> _YOUR OBJECTIVE_:
In the entries below, find every line with the string "post" and copy it.

> _ENTRIES PROVIDED_:
Segment Open
--- config.mk ---
export PLATFORM = sky130hd
export DESIGN_NAME = sdram_port_responder
export DESIGN_NICKNAME = d
export VERILOG_FILES = /design/src/rtl/sdram_port_pkg.sv /design/src/rtl/sdram_port_responder.sv
export SDC_FILE = /design/constraint.sdc
export NUM_CORES = 1
export LEC_CHECK = 0
export BUFFER_PORTS_ARGS = -buffer_cell sky130_fd_sc_hd__buf_2
export CELL_PAD_IN_SITES_DETAIL_PLACEMENT = 1
export CELL_PAD_IN_SITES_GLOBAL_PLACEMENT = 2
export CORE_UTILIZATION = 27
export DETAILED_ROUTE_END_ITERATION = 8
export PLACE_DENSITY = 0.82
export RECOVER_POWER = 50
export SYNTH_ARGS = -nofsm -noshare
export SYNTH_HDL_FRONTEND = slang
export SYNTH_SLANG_ARGS = --single-unit
--- constraint.sdc ---
create_clock -name clk -period 1.87 [get_ports clk]
set_input_delay 0.187 -clock clk [delete_from_list [all_inputs] [get_ports clk]]
set_output_delay 0.187 -clock clk [all_outputs]
set_load 0.005 [all_outputs]
--- src/rtl/sdram_port_pkg.sv ---
// Shared types for the toggle req/ack BRAM port responder.
package sdram_port_pkg;

    typedef enum logic [1:0] {
        IDLE  = 2'd0,
        ISSUE = 2'd1,
        WAIT  = 2'd2
    } port_state_t;

    localparam logic [1:0] DS_NONE = 2'b00;
    localparam logic [1:0] DS_LO   = 2'b01;
    localparam logic [1:0] DS_HI   = 2'b10;
    localparam logic [1:0] DS_BOTH = 2'b11;

    // Sum of the byte lanes selected by en, zero-extended to 16 bits.
    function automatic logic [15:0] lane_sum(input logic [1:0] en, input logic [15:0] d);
        logic [15:0] lo;
        logic [15:0] hi;
        lo = ((en & DS_LO) != DS_NONE) ? {8'h00, d[7:0]}  : 16'h0000;
        hi = ((en & DS_HI) != DS_NONE) ? {8'h00, d[15:8]} : 16'h0000;
        return lo + hi;
    endfunction

endpackage

--- src/rtl/sdram_port_responder.sv ---
// Responder end of the toggle req/ack memory port, backed by a synchronous BRAM.
// One byte-masked 16-bit read or write per request; ack toggles LATENCY cycles after ISSUE.
// Optional feature macro SDRAM_PORT_CSUM_EN adds a running byte checksum of all writes.
module sdram_port_responder
    import sdram_port_pkg::*;
#(
    parameter int AW      = 15,
    parameter int LATENCY = 2
) (
    input  logic          clk,
    input  logic          reset_n,
    input  logic          port_req,
    output logic          port_ack,
    input  logic [AW-1:0] port_a,
    input  logic [1:0]    port_ds,
    input  logic          port_we,
    input  logic [15:0]   port_d,
    output logic [15:0]   port_q,
    output logic [AW-1:0] mem_addr,
    output logic [1:0]    mem_we,
    output logic [15:0]   mem_d,
    input  logic [15:0]   mem_q,
`ifdef SDRAM_PORT_CSUM_EN
    input  logic          csum_clr,
    output logic [15:0]   csum,
`endif
    output logic          err_overrun
);

    localparam logic [3:0] CNT_LOAD = 4'(LATENCY - 1);

    port_state_t   state_q, state_d;
    logic [3:0]    cnt_q, cnt_d;
    logic          we_q, we_d;
    logic          req_lvl_q, req_lvl_d;
    // Last req level this responder has consumed; a change of port_req away
    // from it is a new request. Toggles absorbed while busy are consumed at
    // completion so a double toggle does not launch a phantom access.
    logic          seen_q, seen_d;
    logic          ack_q, ack_d;
    logic [15:0]   rdata_q, rdata_d;
    logic [AW-1:0] addr_q, addr_d;
    logic [1:0]    mem_we_q, mem_we_d;
    logic [15:0]   wdata_q, wdata_d;
    logic          err_q, err_d;
`ifdef SDRAM_PORT_CSUM_EN
    logic [15:0]   csum_q, csum_d;
`endif

    // State register.
    always_ff @(posedge clk or negedge reset_n) begin
        if (!reset_n) state_q <= IDLE;
        else          state_q <= state_d;
    end

    // Next-state logic: IDLE -> ISSUE on a pending toggle, one ISSUE cycle, WAIT until the counter expires.
    always_comb begin
        state_d = state_q;
        unique case (state_q)
            IDLE:    if (port_req != seen_q) state_d = ISSUE;
            ISSUE:   state_d = WAIT;
            WAIT:    if (cnt_q == 4'd0) state_d = IDLE;
            default: state_d = IDLE;
        endcase
    end

    // Output/datapath next values; the BRAM command is registered at capture so it is live during ISSUE.
    always_comb begin
        cnt_d     = cnt_q;
        we_d      = we_q;
        req_lvl_d = req_lvl_q;
        seen_d    = seen_q;
        ack_d     = ack_q;
        rdata_d   = rdata_q;
        addr_d    = addr_q;
        wdata_d   = wdata_q;
        mem_we_d  = DS_NONE;
        err_d     = err_q;
        unique case (state_q)
            IDLE: begin
                if (port_req != seen_q) begin
                    addr_d    = port_a;
                    wdata_d   = port_d;
                    mem_we_d  = port_we ? port_ds : DS_NONE;
                    we_d      = port_we;
                    req_lvl_d = port_req;
                    seen_d    = port_req;
                end
            end
            ISSUE: cnt_d = CNT_LOAD;
            WAIT: begin
                if (cnt_q == 4'd0) begin
                    ack_d  = req_lvl_q;
                    seen_d = port_req;
                    if (!we_q) rdata_d = mem_q;
                end else begin
                    cnt_d = cnt_q - 4'd1;
                end
            end
            default: ;
        endcase
        if ((state_q != IDLE) && (port_req != req_lvl_q)) err_d = 1'b1;
    end

`ifdef SDRAM_PORT_CSUM_EN
    // Checksum next value: clear wins over the ISSUE-cycle add of the enabled write bytes.
    always_comb begin
        csum_d = csum_q;
        if (csum_clr)              csum_d = 16'h0000;
        else if (state_q == ISSUE) csum_d = csum_q + lane_sum(mem_we_q, wdata_q);
    end

    // Checksum register.
    always_ff @(posedge clk or negedge reset_n) begin
        if (!reset_n) csum_q <= 16'h0000;
        else          csum_q <= csum_d;
    end

    assign csum = csum_q;
`endif

    // Datapath and output registers.
    always_ff @(posedge clk or negedge reset_n) begin
        if (!reset_n) begin
            cnt_q     <= 4'd0;
            we_q      <= 1'b0;
            req_lvl_q <= 1'b0;
            seen_q    <= 1'b0;
            ack_q     <= 1'b0;
            rdata_q   <= 16'h0000;
            addr_q    <= '0;
            mem_we_q  <= DS_NONE;
            wdata_q   <= 16'h0000;
            err_q     <= 1'b0;
        end else begin
            cnt_q     <= cnt_d;
            we_q      <= we_d;
            req_lvl_q <= req_lvl_d;
            seen_q    <= seen_d;
            ack_q     <= ack_d;
            rdata_q   <= rdata_d;
            addr_q    <= addr_d;
            mem_we_q  <= mem_we_d;
            wdata_q   <= wdata_d;
            err_q     <= err_d;
        end
    end

    assign port_ack    = ack_q;
    assign port_q      = rdata_q;
    assign mem_addr    = addr_q;
    assign mem_we      = mem_we_q;
    assign mem_d       = wdata_q;
    assign err_overrun = err_q;

endmodule
After elaboration in Yosys (flattened, before gate mapping)
Cells that the tools add are included.
{"block": "totals", "register_bits": 60, "in_bits": 53, "word_cells": 43, "output_inout_bits": 51}
{"block": "op_classes", "mux": 11, "n_reduce_logical": 12, "addsub": 1, "n_eq_ne": 7, "n_bitwise": 1}
{"op": "2-bit 2-to-1 mux", "n": 5}
{"op": "4-bit case mux with 2 select lines", "n": 1}
{"op": "2-bit AND reduction", "n": 4}
{"op": "2-bit != test, second input constant", "n": 3}
{"op": "2-bit case mux with 3 select lines", "n": 1}
{"op": "3-bit AND reduction", "n": 2}
{"op": "2-bit nonzero test", "n": 3}
{"op": "4-bit zero test", "n": 1}
{"op": "4-bit 2-to-1 mux", "n": 1}
{"op": "4-bit by 1-bit subtractor with 4-bit output, second input constant", "n": 1}
{"op": "2-bit by 1-bit equality test with 1-bit output, second input constant", "n": 1}
{"op": "2-bit equality test, second input constant", "n": 1}
{"op": "2-bit zero test", "n": 1}
{"op": "1-bit 2-to-1 mux", "n": 2}
{"op": "1-bit != test", "n": 2}
{"op": "1-bit case mux with 2 select lines", "n": 1}
{"op": "1-bit logical AND", "n": 1}
{"op": "1-bit inverter", "n": 1}

Logic depth before layout (Yosys ltp)
Gate-level depths: netlist (run 1).
{"block": "logic_depth", "ltp_word": 3, "depth_mapped": 7, "ltp_nobuf": 5}

Worst setup path before layout (run 1)
OpenSTA, ideal clock, no wires.
{"block": "synth_timing", "path_type": "reg-to-reg", "from": "reg cnt_q[0]", "to": "reg rdata_q[10] (netlist: port_q[10])", "setup_time_ps": 125, "path_stages_with_launch": 8, "period_less_slack_ps": 2075, "n_path_buf": 2, "setup_slack_ps": -205, "required_ps": 1745, "arrival_time_ps": 1950, "cell_sequence": "dfrtp_1 inv_1 ha_1 or3b_4 or3_1 buf_6 buf_12 mux2_4"}
{"block": "synth_between", "elab_chain_cells": 2}
{"element": "start: declaration", "line_no": "sdram_port_responder.sv:33", "text": "logic [3:0] cnt_q, cnt_d;"}
{"element": "start signal: assignment", "line_no": "sdram_port_responder.sv:136", "text": "cnt_q <= cnt_d;"}
{"element": "4-bit zero test", "line_no": "sdram_port_responder.sv:92", "text": "if (cnt_q == 4'd0) begin"}
{"element": "3-bit AND reduction (no source line)"}
{"element": "end signal: assignment", "line_no": "sdram_port_responder.sv:141", "text": "rdata_q <= rdata_d;"}
{"element": "end: declaration", "line_no": "sdram_port_responder.sv:41", "text": "logic [15:0] rdata_q, rdata_d;"}
Every way passes these cells.
A chain may end at the register's enable or synchronous reset.

Final worst setup path (run 1)
{"block": "layout_timing", "from": "reg cnt_q[1]", "to": "reg rdata_q[10] (netlist: port_q[10])"}
The elaborated chain is that of the path after synthesis.

==> qor.yml, run 1 <==
failed_checks: "setup timing"
endpoint_kind: "flop"
die_area_um2: 9360
grt_usage: 0.128
vias: 1743
hp-class: "input port to flop"
synth_nets: 212
synth_compound_area_frac: 0.0387
maxCapViolations: 0
rows: 34
totalWireLength_um: 5780
pin_count: 104
synth.area.top_cells: "dfrtp_1 (62%), mux2_2 (19%), mux2_4 (6.2%)"
post-route-min-period_ps: 1990
remaining_drc_errors: 0
period_share: 1.07
power_density_nw_per_um2: 1680
pre_cts_ws_ps: -146
die_w_um: 96.7
async_flop_share: 1.00
grt.overflow.total: 0
synth.mux.area_fraction: 0.252
setup_violations: 16
drt_iter0_drc: 24
setup_tns_ps: -1760
clk_latency_ps: 340
grt_pass1_wl_um: 9360
drive_above_1_share: 0.606
crit_arrival_ps: 2210
multiInputGateArea_um2: 873
die_h_um: 96.7
clkTransAtPathRegs_ps: 80
synth_cell_type_count: 32
core_area_um2: 8720
clock_path_buffers: 2
critPathLaunchType: "flop"
port_buffers: 103
yosysTopAreaCell: "dfrtp_1"
cts.htree.levels: 3
leakage_uw: 0.00161
syn_inst: 157
yosysTopAreaCellShare: 0.620
fmax_ghz: 0.502
fin_ws_ps: -124
synth_warnings: 0
routabilityCongestion: 0.698
area_growth_pct: 39.3
antenna_cells: 0
antenna_found_initial: 0
cts_buffers: 9
ant_nets: 0
cts_tree: "yes"
slew_violations: 0
initial_core_util: 0.278
yosys_register_bits: 60
critPathKind: "flop to flop"
required_ps: 2090
yosysSeqAreaShare: 0.620
nets: 337
synth-simple-area-share: 0.0418
vdd_drop_max_uv: 620
first_pass_iters: 3
grt_max_degree: 37
synthXorXnorAreaFrac: 0.00723
cts_sinks: 60
dpl_cell_area_um2: 3170
yosysMostFrequentCell: "dfrtp_1"
routed_via_density: 4.41
dp_hpwl_um: 4200
skew_ps: 10.0
crit_fanout: 8
tightest_slew_ps: 1140
seqCellArea_um2: 1500
yosys_most_used_dff: "dfrtp_1"
fill_cells: 961
yosys.area_share.adder: 0.0103
clockRootBuffer: "clkbuf_8"
synth-edff-count: 0
status: "finished with violations"
slew_headroom: 0.241
synth_area_per_cell_um2: 15.4
netlist_area_um2: 2420
synth_common_cells: "dfrtp_1 (60), mux2_2 (41), mux2_4 (10), inv_1 (5), nand2_1 (4)"
synth_top_family_by_area: "multiplexers"
grt_pass1_vias: 1933
finish.instance_area_um2: 3380
grt_setup_unrepaired: "true"
wire_per_inst_um: 14.6
post-route-util: 0.387
hold_viol: 0
-- cell type report --
type	instances	area share
Clock buffer	11	0.0419
Inverter	5	0.00556
Timing Repair Buffer	121	0.199
Sequential cell	60	0.445
Tap cell	108	0.0400
Multi-Input combinational cell	85	0.259
Clock inverter	5	0.0107
-- registers in the layout, indices dropped and copies added, names as in the netlist --
| signal | count |
|---|---|
| state_q | 2 |
| err_overrun | 1 |
| mem_d | 16 |
| mem_we | 2 |
| port_ack | 1 |
| cnt_q | 4 |
| port_q | 16 |
| we_q | 1 |
| mem_addr | 15 |
| seen_q | 1 |
| req_lvl_q | 1 |
-- what timing repair did --
action,4_1_cts,5_1_grt
resized for setup,1,0
setup buffers,1,2
setup endpoints to repair,16,16
endpoints found under the hold margin,20,0
pin swaps,0,1
hold buffers,1,0
gates cloned,0,1
-- layer usage --
layer  GRT usage  part of all wire  wire length, µm
met5           0                 0                0
met4      0.0517             0.019              112
met3      0.0491             0.068              392
met2       0.218              0.52             3000
met1       0.144              0.39             2280
-- report_power, final --
part,internal (µW),leakage [µW],switching (µW)
registers,1940,0.000709,321
clock network,519,0.0000820,525
logic,1400,0.000815,977
total,3860,0.00161,1820
-- cell usage in the layout (no fill, tap or decap), types with 2 or more instances in the layout --
cell | Yosys | routed
buf_2 | 3 | 86
dfrtp_1 | 60 | 60
mux2_2 | 41 | 41
clkbuf_1 | 2 | 19
buf_4 | 0 | 12
mux2_4 | 10 | 10
clkbuf_8 | 0 | 10
nand2_1 | 4 | 4
inv_1 | 5 | 3
clkinvlp_4 | 0 | 3
inv_2 | 0 | 2
xnor2_1 | 2 | 2
and3_1 | 2 | 2
a31oi_1 | 2 | 2
a21oi_1 | 2 | 2
nor2_1 | 2 | 2
buf_12 | 1 | 2
-- critical path: stages, from the launching register on --
cell and delay, ps:
dfrtp_1 390, inv_2 90, ha_4 130, or3b_4 380
or3_4 420, clkbuf_16 180, mux2_4 290
-- metrics by stage --
stage          hold WS, ps  instances  total power (µW)
2_1_floorplan         -109        157              3620
3_3_place_gp           184        374              4590
3_5_place_dp           187        374              4710
4_1_cts               57.9        392              5820
5_1_grt               58.4        395              6100
6_report              76.0        395              5690
-- path summary, 6_finish.rpt --
path | start | cells after the start | slack [ps] | endpoint
worst min register to register | port_q[3]$_DFFE_PN0P_ | 1 | 500 | port_q[3]$_DFFE_PN0P_
worst min-delay path | port_d[4] | 2 | 80 | mem_d[4]$_DFFE_PN0P_
worst max register to register | cnt_q[1]$_DFFE_PN0P_ | 6 | -120 | port_q[10]$_DFFE_PN0P_
min in group asynchronous | reset_n | 2 | 610 | port_q[14]$_DFFE_PN0P_
worst max-delay path | cnt_q[1]$_DFFE_PN0P_ | 6 | -120 | port_q[10]$_DFFE_PN0P_
max in group asynchronous | reset_n | 3 | 190 | mem_d[11]$_DFFE_PN0P_
-- kinds of logic after synthesis --
family          count (synthesis)
fa+ha+maj                       2
flops                          60
simple gates                   17
compound gates                 13
xor+xnor                        2
mux                            51
buf+inv                        12
(Power assumes the default switching activity.)
==> run 2: changes to the inputs <==
--- a/config.mk
+++ b/config.mk
@@ -6,11 +6,9 @@
 export NUM_CORES = 1
 export LEC_CHECK = 0
 export BUFFER_PORTS_ARGS = -buffer_cell sky130_fd_sc_hd__buf_2
-export CELL_PAD_IN_SITES_DETAIL_PLACEMENT = 1
-export CELL_PAD_IN_SITES_GLOBAL_PLACEMENT = 2
-export CORE_UTILIZATION = 27
+export CORE_UTILIZATION = 42
 export DETAILED_ROUTE_END_ITERATION = 8
-export PLACE_DENSITY = 0.82
+export PLACE_DENSITY = 0.83
 export RECOVER_POWER = 50
 export SYNTH_ARGS = -nofsm -noshare
 export SYNTH_HDL_FRONTEND = slang
==> qor.yml, run 2 (synthesized netlist as in run 1, its figures left out) <==
setup_violations: 16
core_area_um2: 5540
die_w_um: 78.0
grt_usage: 0.179
hp-class: "input port to flop"
grt_pass1_vias: 1790
fmax_ghz: 0.499
remaining_drc_errors: 0
routed_via_density: 4.87
cp-endpoint: "port_q[9]$_DFFE_PN0P_"
grtUsageMet2: 0.305
power_density_nw_per_um2: 1730
cts_tree: "yes"
status: "finished with violations"
die_area_um2: 6080
grt_use_met3: 0.0624
clk_latency_ps: 320
skew_ps: 7.48
vdd_drop_max_uv: 852
dpl_cell_area_um2: 3130
wire_per_inst_um: 14.4
nets: 336
clockRootBuffer: "clkbuf_8"
post-route-min-period_ps: 2000
initial_core_util: 0.437
met1_usage: 0.213
vias: 1744
antenna_cells: 0
leakage_uw: 0.00164
dp_hpwl_um: 3730
total_power_uw: 5750
grt.busiest_layer: "met2"
critPathKind: "flop to flop"
crit_arrival_ps: 2200
r2r_cells: 6
final_cell_mix: "buf_2 (98), dfrtp_1 (60), mux2_2 (41)"
grt_pass1_wl_um: 8250
final_common_cell: "buf_2"
endpoint_kind: "flop"
crit-reg2reg-launch: "cnt_q[0]$_DFFE_PN0P_"
totalWireLength_um: 5160
pin_count: 104
crit_fanout: 16
r2r_end: "port_q[9]$_DFFE_PN0P_"
routabilityCongestion: 0.811
area_growth_pct: 37.0
maxCapViolations: 0
grt.overflow.total: 0
grt_setup_unrepaired: "true"
hold_viol: 0
drive_above_1_share: 0.647
required_ps: 2070
ant_nets: 0
drt_iter0_drc: 87
reg2reg_slack_ps: -130
cp-startpoint: "cnt_q[0]$_DFFE_PN0P_"
tightest_slew_ps: 810
cts.htree.levels: 3
fin_ws_ps: -132
cts_buffers: 9
clock_path_buffers: 2
grt_max_degree: 61
post-route-util: 0.599
slew_violations: 0
port_buffers: 103
antenna_found_initial: 0
critPathLaunchType: "flop"
clkTransAtPathRegs_ps: 70
failed_checks: "setup timing"
slew_headroom: 0.460
die_h_um: 78.0
cts_sinks: 60
rows: 27
first_pass_iters: 4
finish.instance_area_um2: 3320
period_share: 1.07
-- run 2: cell count changes in the layout (fill, tap and decap cells not counted), sizes merged --
| cell | delta |
|---|---|
| bufinv | +1 |
| buf | +13 |
| clkinv | +2 |
| inv | -1 |
| clkinvlp | -2 |
| clkbuf | -14 |
-- run 2: timing repair --
item                                    in CTS  in global routing
resized for setup                            1                  0
endpoints found under the setup margin      16                 16
endpoints found under the hold margin       60                  0
pin swaps                                    0                  0
hold buffers                                 1                  0
setup buffers                                0                  1
-- run 2: cell type report --
type,instances,area [µm²]
Multi-Input combinational cell,85,873
Tap cell,72,90.1
Inverter,5,18.8
Fill cell,478,2220
Clock buffer,11,131
Clock inverter,5,52.6
Timing Repair Buffer,120,652
Sequential cell,60,1500
-- run 2: worst max-delay path, cell delays in order (launching register included) --
cell and delay (ps):
dfrtp_1 410, inv_2 100, ha_4 130, or3b_4 370, or3_4 400, buf_12 170
mux2_4 300
-- run 2: worst min path at each step --
| stage | cells after the start | end | start | slack [ps] |
|---|---|---|---|---|
| 4_1_cts | 2 | port_q[14]$_DFFE_PN0P_ | mem_q[14] | 70 |
| 3_5_place_dp | 2 | err_overrun$_DFFE_PN0P_ | reset_n | 220 |
| 2_1_floorplan | 0 | cnt_q[0]$_DFFE_PN0P_ | reset_n | -110 |
| 5_1_grt | 2 | mem_d[11]$_DFFE_PN0P_ | port_d[11] | 70 |
| 3_3_place_gp | 2 | mem_addr[3]$_DFFE_PN0P_ | reset_n | 220 |
| 6_report | 2 | port_q[8]$_DFFE_PN0P_ | mem_q[8] | 90 |
-- run 2: per-layer routing --
metal,part of all wire,up-vias
li1,-,807
met1,0.42,858
met2,0.51,73
met3,0.065,6
met4,0.0074,0
met5,0,-
-- run 2: power by group --
| group | switching [µW] | internal [µW] | total, µW |
|---|---|---|---|
| Combinational | 943 | 1420 | 2360 |
| Clock | 480 | 609 | 1090 |
| Sequential | 357 | 1940 | 2300 |
-- run 2: metrics by stage --
| stage | hold WS (ps) | worst slack (ps) | setup TNS (ps) | std cells |
|---|---|---|---|---|
| 6_report | 90.8 | -132 | -1760 | 358 |
| 5_1_grt | 73.4 | -167 | -2420 | 358 |
| 4_1_cts | 74.2 | -117 | -1490 | 357 |
| 3_5_place_dp | 222 | -137 | -1840 | 340 |
| 3_3_place_gp | 217 | -68.7 | -926 | 340 |
| 2_1_floorplan | -109 | -186 | -1960 | 157 |
==> run 3: changes to the inputs <==
--- a/config.mk
+++ b/config.mk
@@ -6,10 +6,12 @@
 export NUM_CORES = 1
 export LEC_CHECK = 0
 export BUFFER_PORTS_ARGS = -buffer_cell sky130_fd_sc_hd__buf_2
+export CORE_ASPECT_RATIO = 0.8
 export CORE_UTILIZATION = 42
 export DETAILED_ROUTE_END_ITERATION = 8
 export PLACE_DENSITY = 0.83
 export RECOVER_POWER = 50
+export SKIP_CTS_REPAIR_TIMING = 1
 export SYNTH_ARGS = -nofsm -noshare
 export SYNTH_HDL_FRONTEND = slang
 export SYNTH_SLANG_ARGS = --single-unit
==> qor.yml, run 3 (synthesized netlist as in run 1, its figures left out) <==
hp-class: "input port to flop"
wire_per_inst_um: 13.3
rows: 24
drive_above_1_share: 0.629
fmax_ghz: 0.511
cts_sinks: 60
finish.instance_area_um2: 3360
tightest_slew_ps: 1250
clock_path_buffers: 2
initial_core_util: 0.441
final_cell_mix: "buf_2 (95), dfrtp_1 (60), mux2_2 (41)"
endpoint_kind: "flop"
period_share: 1.05
port_buffers: 103
pin_count: 104
grt_pass1_vias: 1763
remaining_drc_errors: 0
grt.overflow.total: 0
dp_hpwl_um: 3610
p_seq_frac: 0.387
totalWireLength_um: 4830
grt_max_degree: 38
clk_latency_ps: 320
dpl_cell_area_um2: 3140
leakage_uw: 0.00165
status: "finished with violations"
antenna_cells: 0
vdd_drop_max_uv: 846
setup_violations: 16
critPathLaunchType: "flop"
reg2reg_slack_ps: -90
post-route-util: 0.612
antenna_found_initial: 0
cts.htree.levels: 3
clkTransAtPathRegs_ps: 70
required_ps: 2080
p_sw_uw: 1730
total_power_uw: 5850
skew_ps: 6.83
grt_usage: 0.175
first_pass_iters: 5
routed_via_density: 4.70
failed_checks: "setup timing"
cts_tree: "yes"
power_density_nw_per_um2: 1740
drt_iter0_drc: 60
fin_ws_ps: -86.3
post-route-min-period_ps: 1960
hold_viol: 0
area_growth_pct: 38.8
cts_buffers: 9
grt_setup_unrepaired: "true"
pre_cts_ws_ps: -135
nets: 336
p_clk_frac: 0.211
crit_fanout: 9
slew_violations: 0
pwr-share-comb: 0.403
place_inst: 346
ant_nets: 0
core_area_um2: 5500
die_w_um: 86.9
final_common_cell: "buf_2"
crit_arrival_ps: 2170
routabilityCongestion: 0.903
maxCapViolations: 0
internal_power_uw: 4110
die_area_um2: 6080
slew_headroom: 0.164
die_h_um: 69.9
switching_share: 0.296
layout.cells.non_filler: 364
grt_pass1_wl_um: 7920
critPathKind: "flop to flop"
clockRootBuffer: "clkbuf_8"
vias: 1711
==> run 3: changes by cell type in the layout (fill, tap and decap cells not counted), moves of 2 or more <==
cell / delta
buf_2: -3
buf_4: -3
clkbuf_1: +5
clkinv_2: -2
buf_8: +2
==> run 3: per-layer routing <==
metal | vias up | routed length (µm) | global-route usage
li1 | 806 | - | -
met1 | 827 | 2010 | 0.197
met2 | 74 | 2410 | 0.292
met3 | 4 | 378 | 0.0757
met4 | 0 | 41 | 0.0667
met5 | - | 0 | 0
Segment Closed
> _TASK OUTPUT_:
post-route-min-period_ps: 1990
post-route-util: 0.387
post-route-min-period_ps: 2000
post-route-util: 0.599
post-route-util: 0.612
post-route-min-period_ps: 1960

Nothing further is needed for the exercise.